SOURCE MATERIAL
[Start of Attachment]

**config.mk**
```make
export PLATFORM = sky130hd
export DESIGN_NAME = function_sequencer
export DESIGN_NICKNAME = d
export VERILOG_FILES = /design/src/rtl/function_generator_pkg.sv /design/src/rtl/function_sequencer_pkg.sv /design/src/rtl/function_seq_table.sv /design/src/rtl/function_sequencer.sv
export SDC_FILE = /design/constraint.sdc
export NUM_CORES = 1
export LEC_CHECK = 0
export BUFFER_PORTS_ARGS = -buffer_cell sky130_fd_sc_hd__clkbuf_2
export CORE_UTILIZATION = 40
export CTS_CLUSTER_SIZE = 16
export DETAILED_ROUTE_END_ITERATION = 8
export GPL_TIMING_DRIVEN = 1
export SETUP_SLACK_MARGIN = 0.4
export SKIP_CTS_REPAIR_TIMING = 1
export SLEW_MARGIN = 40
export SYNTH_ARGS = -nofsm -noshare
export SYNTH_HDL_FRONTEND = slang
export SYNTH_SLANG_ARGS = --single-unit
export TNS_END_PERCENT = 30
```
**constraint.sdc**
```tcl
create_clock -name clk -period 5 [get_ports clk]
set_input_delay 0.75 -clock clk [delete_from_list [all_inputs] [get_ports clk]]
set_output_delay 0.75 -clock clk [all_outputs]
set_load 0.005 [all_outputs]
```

[End of Attachment]
[Start of Attachment]

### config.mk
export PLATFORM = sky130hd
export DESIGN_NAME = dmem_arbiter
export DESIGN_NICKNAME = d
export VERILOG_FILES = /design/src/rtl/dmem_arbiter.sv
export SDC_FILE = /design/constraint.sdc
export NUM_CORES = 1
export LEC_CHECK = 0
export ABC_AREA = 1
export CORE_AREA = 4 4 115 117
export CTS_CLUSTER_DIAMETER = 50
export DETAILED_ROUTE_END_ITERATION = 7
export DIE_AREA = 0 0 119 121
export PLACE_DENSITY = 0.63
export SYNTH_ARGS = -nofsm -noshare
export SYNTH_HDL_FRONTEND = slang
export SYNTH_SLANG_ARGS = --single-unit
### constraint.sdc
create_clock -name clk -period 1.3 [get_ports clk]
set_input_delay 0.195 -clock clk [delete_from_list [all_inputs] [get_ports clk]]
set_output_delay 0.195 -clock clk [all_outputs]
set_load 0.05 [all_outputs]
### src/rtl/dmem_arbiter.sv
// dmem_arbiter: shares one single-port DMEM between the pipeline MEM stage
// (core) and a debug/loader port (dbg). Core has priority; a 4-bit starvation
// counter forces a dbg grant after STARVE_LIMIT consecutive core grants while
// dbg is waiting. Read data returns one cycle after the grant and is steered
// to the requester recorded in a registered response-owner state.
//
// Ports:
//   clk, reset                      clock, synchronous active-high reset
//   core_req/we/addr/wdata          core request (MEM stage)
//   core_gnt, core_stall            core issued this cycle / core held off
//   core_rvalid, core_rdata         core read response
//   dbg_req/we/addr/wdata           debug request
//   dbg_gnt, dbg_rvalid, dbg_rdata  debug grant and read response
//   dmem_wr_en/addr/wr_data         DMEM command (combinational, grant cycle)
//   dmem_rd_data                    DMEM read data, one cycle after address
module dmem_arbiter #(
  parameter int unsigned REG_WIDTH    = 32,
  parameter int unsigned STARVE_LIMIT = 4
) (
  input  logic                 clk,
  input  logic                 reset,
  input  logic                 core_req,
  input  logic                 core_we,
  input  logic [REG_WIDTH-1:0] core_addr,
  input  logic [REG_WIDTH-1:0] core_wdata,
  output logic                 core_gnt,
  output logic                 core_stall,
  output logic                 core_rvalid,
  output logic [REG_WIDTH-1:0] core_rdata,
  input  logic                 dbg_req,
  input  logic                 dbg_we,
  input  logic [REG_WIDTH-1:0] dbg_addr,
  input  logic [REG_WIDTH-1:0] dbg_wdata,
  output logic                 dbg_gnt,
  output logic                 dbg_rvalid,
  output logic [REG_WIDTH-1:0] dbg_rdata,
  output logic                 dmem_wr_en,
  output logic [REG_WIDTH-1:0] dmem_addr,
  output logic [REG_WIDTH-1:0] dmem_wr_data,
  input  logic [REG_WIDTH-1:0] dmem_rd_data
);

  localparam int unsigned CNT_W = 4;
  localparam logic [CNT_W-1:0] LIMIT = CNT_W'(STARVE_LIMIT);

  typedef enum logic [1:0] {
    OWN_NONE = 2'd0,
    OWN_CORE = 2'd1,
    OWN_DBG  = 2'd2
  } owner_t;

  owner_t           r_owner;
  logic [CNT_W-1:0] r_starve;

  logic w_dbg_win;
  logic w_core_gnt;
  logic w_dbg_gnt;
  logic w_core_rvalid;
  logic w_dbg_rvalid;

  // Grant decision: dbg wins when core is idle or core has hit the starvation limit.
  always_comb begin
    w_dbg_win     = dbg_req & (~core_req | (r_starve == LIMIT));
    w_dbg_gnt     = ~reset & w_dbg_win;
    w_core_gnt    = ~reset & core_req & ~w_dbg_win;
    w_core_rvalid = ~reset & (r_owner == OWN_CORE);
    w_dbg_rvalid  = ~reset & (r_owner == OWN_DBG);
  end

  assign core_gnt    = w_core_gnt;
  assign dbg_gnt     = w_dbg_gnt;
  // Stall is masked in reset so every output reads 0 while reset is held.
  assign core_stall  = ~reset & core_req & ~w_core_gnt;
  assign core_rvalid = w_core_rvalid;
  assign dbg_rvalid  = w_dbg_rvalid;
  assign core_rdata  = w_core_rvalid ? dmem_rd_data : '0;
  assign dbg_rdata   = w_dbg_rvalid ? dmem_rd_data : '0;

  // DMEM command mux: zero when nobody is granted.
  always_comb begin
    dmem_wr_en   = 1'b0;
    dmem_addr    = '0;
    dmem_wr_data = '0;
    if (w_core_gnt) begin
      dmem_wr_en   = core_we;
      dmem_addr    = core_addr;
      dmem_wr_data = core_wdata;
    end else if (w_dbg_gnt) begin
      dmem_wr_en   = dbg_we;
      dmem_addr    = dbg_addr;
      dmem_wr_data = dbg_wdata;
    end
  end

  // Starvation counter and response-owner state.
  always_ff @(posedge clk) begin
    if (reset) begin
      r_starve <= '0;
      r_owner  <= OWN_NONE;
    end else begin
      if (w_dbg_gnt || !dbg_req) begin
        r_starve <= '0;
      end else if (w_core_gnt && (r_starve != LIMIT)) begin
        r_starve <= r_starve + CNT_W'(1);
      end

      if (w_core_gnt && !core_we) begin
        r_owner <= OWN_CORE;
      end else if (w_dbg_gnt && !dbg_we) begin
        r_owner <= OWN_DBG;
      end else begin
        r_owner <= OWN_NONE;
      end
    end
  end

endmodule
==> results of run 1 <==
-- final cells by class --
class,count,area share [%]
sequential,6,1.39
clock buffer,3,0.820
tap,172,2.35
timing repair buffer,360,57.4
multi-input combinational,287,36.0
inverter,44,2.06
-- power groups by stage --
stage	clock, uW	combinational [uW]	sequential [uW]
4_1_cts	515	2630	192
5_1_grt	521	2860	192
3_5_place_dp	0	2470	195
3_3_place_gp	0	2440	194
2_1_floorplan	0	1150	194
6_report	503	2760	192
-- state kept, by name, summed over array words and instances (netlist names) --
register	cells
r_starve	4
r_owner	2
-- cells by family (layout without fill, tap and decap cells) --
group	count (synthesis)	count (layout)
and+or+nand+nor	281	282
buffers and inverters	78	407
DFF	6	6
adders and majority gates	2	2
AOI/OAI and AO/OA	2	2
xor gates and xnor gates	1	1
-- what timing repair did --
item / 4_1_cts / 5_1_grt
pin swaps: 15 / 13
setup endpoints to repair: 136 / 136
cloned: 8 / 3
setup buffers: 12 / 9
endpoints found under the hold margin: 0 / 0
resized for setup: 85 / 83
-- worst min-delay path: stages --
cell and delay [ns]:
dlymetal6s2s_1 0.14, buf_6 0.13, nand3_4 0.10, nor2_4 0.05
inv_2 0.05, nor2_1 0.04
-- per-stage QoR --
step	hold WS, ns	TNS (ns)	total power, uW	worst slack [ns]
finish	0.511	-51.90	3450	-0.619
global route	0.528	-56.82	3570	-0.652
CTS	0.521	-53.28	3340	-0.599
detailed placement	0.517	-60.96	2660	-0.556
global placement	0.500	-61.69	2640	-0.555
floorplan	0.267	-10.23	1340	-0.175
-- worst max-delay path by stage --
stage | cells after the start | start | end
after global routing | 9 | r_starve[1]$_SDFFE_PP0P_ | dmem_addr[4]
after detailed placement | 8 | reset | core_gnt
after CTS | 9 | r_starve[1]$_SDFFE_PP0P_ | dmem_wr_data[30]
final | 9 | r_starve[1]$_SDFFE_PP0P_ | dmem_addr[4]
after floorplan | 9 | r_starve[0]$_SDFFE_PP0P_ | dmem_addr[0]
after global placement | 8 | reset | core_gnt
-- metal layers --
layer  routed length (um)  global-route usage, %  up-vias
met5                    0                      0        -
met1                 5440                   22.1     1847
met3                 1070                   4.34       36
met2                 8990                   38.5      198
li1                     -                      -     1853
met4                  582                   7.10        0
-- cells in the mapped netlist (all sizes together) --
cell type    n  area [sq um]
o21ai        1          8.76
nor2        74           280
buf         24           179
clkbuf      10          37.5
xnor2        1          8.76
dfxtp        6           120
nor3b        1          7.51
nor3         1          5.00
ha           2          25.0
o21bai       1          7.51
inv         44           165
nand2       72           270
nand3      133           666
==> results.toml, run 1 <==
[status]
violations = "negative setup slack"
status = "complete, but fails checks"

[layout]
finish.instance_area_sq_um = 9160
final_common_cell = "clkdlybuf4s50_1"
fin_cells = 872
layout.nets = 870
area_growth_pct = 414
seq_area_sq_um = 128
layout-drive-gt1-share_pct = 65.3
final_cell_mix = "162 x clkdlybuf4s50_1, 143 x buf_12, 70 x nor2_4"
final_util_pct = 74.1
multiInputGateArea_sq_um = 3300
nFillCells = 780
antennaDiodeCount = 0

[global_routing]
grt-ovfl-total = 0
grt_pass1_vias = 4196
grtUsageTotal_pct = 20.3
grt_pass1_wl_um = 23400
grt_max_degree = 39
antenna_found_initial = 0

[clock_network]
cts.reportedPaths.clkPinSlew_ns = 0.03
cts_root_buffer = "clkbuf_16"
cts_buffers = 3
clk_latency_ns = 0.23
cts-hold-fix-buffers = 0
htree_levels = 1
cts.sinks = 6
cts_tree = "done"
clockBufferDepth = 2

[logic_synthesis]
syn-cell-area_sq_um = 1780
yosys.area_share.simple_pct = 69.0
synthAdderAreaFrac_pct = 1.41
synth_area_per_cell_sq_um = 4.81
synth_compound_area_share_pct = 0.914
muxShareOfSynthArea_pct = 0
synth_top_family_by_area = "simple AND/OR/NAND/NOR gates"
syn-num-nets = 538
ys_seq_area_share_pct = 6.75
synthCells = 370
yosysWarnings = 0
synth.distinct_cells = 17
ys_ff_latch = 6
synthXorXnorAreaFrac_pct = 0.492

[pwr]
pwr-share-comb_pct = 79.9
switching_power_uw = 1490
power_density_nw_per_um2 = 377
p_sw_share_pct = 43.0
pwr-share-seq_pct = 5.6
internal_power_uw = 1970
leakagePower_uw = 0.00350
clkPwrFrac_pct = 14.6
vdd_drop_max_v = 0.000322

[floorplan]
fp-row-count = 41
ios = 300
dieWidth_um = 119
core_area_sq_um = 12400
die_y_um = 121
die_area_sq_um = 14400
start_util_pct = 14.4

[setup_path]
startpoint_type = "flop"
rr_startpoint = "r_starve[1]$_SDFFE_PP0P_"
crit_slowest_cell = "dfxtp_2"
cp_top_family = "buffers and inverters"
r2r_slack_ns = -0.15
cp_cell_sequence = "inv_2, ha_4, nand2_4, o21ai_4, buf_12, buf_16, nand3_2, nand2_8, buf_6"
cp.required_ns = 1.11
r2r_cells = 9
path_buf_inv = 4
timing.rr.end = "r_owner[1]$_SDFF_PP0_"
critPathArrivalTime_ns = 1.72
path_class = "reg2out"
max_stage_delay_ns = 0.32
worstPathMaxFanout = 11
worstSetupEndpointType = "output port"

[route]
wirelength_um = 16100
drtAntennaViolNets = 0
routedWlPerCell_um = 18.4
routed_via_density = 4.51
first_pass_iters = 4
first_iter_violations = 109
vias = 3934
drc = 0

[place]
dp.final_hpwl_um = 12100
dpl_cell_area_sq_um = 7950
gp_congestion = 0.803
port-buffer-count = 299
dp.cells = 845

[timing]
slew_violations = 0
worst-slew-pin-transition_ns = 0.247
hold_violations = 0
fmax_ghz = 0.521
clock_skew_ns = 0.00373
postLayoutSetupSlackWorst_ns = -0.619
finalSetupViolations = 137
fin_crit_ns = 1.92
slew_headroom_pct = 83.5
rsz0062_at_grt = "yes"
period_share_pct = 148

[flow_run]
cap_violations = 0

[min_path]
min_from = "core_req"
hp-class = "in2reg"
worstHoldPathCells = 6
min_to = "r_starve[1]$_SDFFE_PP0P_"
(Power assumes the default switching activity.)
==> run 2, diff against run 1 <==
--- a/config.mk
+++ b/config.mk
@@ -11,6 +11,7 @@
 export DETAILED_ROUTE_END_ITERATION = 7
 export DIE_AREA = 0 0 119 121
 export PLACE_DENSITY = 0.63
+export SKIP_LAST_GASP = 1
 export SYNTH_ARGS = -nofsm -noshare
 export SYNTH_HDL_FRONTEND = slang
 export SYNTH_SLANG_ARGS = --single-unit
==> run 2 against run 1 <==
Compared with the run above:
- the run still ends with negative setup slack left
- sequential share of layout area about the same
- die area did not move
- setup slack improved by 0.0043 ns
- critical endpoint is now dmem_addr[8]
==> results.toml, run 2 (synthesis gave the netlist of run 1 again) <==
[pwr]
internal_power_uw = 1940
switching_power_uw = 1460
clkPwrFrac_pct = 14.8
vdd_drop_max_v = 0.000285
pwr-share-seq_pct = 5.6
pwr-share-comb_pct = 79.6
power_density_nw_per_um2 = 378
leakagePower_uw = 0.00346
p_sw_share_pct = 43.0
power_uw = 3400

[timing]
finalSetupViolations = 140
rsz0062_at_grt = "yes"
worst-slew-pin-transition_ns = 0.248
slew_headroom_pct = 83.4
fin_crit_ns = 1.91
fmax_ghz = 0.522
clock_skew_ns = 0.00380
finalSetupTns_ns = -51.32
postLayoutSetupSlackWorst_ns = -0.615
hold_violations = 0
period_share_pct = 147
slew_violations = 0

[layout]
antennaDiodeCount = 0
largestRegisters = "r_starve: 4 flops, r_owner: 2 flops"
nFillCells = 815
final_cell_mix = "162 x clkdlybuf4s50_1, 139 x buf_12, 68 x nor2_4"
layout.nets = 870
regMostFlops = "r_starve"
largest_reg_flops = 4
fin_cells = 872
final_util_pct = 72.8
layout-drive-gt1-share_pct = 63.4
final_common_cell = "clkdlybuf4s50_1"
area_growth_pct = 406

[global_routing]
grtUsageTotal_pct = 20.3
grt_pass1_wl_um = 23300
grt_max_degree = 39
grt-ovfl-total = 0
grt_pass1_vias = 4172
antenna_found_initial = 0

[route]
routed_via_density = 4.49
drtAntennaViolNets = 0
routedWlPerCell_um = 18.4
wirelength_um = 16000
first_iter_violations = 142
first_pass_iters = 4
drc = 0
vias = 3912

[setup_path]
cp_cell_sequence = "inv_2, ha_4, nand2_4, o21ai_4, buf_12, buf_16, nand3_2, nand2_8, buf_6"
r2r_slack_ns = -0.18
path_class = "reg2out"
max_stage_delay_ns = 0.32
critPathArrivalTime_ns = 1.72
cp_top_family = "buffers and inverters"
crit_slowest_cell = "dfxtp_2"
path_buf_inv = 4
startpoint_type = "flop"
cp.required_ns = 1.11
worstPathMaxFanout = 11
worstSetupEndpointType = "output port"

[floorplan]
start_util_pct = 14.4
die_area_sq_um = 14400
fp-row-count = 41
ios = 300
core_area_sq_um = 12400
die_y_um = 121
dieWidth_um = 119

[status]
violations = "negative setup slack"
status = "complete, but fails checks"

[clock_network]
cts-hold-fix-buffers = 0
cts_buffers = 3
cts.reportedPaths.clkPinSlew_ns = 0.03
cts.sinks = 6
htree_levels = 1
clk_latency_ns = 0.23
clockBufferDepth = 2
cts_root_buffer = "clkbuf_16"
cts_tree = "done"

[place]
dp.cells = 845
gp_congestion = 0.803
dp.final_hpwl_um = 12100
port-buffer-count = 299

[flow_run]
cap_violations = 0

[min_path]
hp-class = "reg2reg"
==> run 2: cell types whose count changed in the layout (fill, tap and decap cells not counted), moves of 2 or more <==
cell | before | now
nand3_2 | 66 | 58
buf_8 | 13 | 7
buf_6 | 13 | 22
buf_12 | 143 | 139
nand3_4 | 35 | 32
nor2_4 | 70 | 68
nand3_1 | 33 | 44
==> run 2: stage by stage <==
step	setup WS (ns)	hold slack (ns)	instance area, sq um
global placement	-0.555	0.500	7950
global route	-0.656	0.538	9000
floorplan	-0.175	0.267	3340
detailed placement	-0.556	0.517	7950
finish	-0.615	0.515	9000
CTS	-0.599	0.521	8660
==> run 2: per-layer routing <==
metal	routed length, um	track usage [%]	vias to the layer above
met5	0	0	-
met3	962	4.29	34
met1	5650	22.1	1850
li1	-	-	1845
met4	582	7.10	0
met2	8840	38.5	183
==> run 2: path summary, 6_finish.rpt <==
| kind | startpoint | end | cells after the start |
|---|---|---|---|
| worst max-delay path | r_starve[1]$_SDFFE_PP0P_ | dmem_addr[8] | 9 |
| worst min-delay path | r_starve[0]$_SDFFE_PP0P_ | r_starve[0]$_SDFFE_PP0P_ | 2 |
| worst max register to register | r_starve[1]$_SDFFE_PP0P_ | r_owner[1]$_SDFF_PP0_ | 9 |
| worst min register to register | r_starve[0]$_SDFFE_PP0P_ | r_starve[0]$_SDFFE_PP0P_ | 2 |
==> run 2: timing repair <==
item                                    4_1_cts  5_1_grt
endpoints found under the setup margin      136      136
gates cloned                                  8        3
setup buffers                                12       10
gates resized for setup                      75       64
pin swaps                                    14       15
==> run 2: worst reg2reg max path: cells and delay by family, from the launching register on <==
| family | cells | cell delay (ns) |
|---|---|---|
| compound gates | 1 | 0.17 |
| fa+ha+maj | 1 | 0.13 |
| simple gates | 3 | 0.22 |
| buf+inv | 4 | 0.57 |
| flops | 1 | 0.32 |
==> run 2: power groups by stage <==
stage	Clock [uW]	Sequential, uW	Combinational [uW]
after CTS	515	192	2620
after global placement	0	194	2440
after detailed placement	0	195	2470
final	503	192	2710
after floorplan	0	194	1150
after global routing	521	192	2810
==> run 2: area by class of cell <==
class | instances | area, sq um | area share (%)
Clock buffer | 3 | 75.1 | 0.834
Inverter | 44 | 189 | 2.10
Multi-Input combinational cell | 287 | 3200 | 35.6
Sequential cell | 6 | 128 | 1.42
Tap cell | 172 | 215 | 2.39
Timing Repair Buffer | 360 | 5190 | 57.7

[End of Attachment]

The response must contain every line from the listing above in which the string "against" appears.

EXERCISE ANSWER
==> run 2, diff against run 1 <==
==> run 2 against run 1 <==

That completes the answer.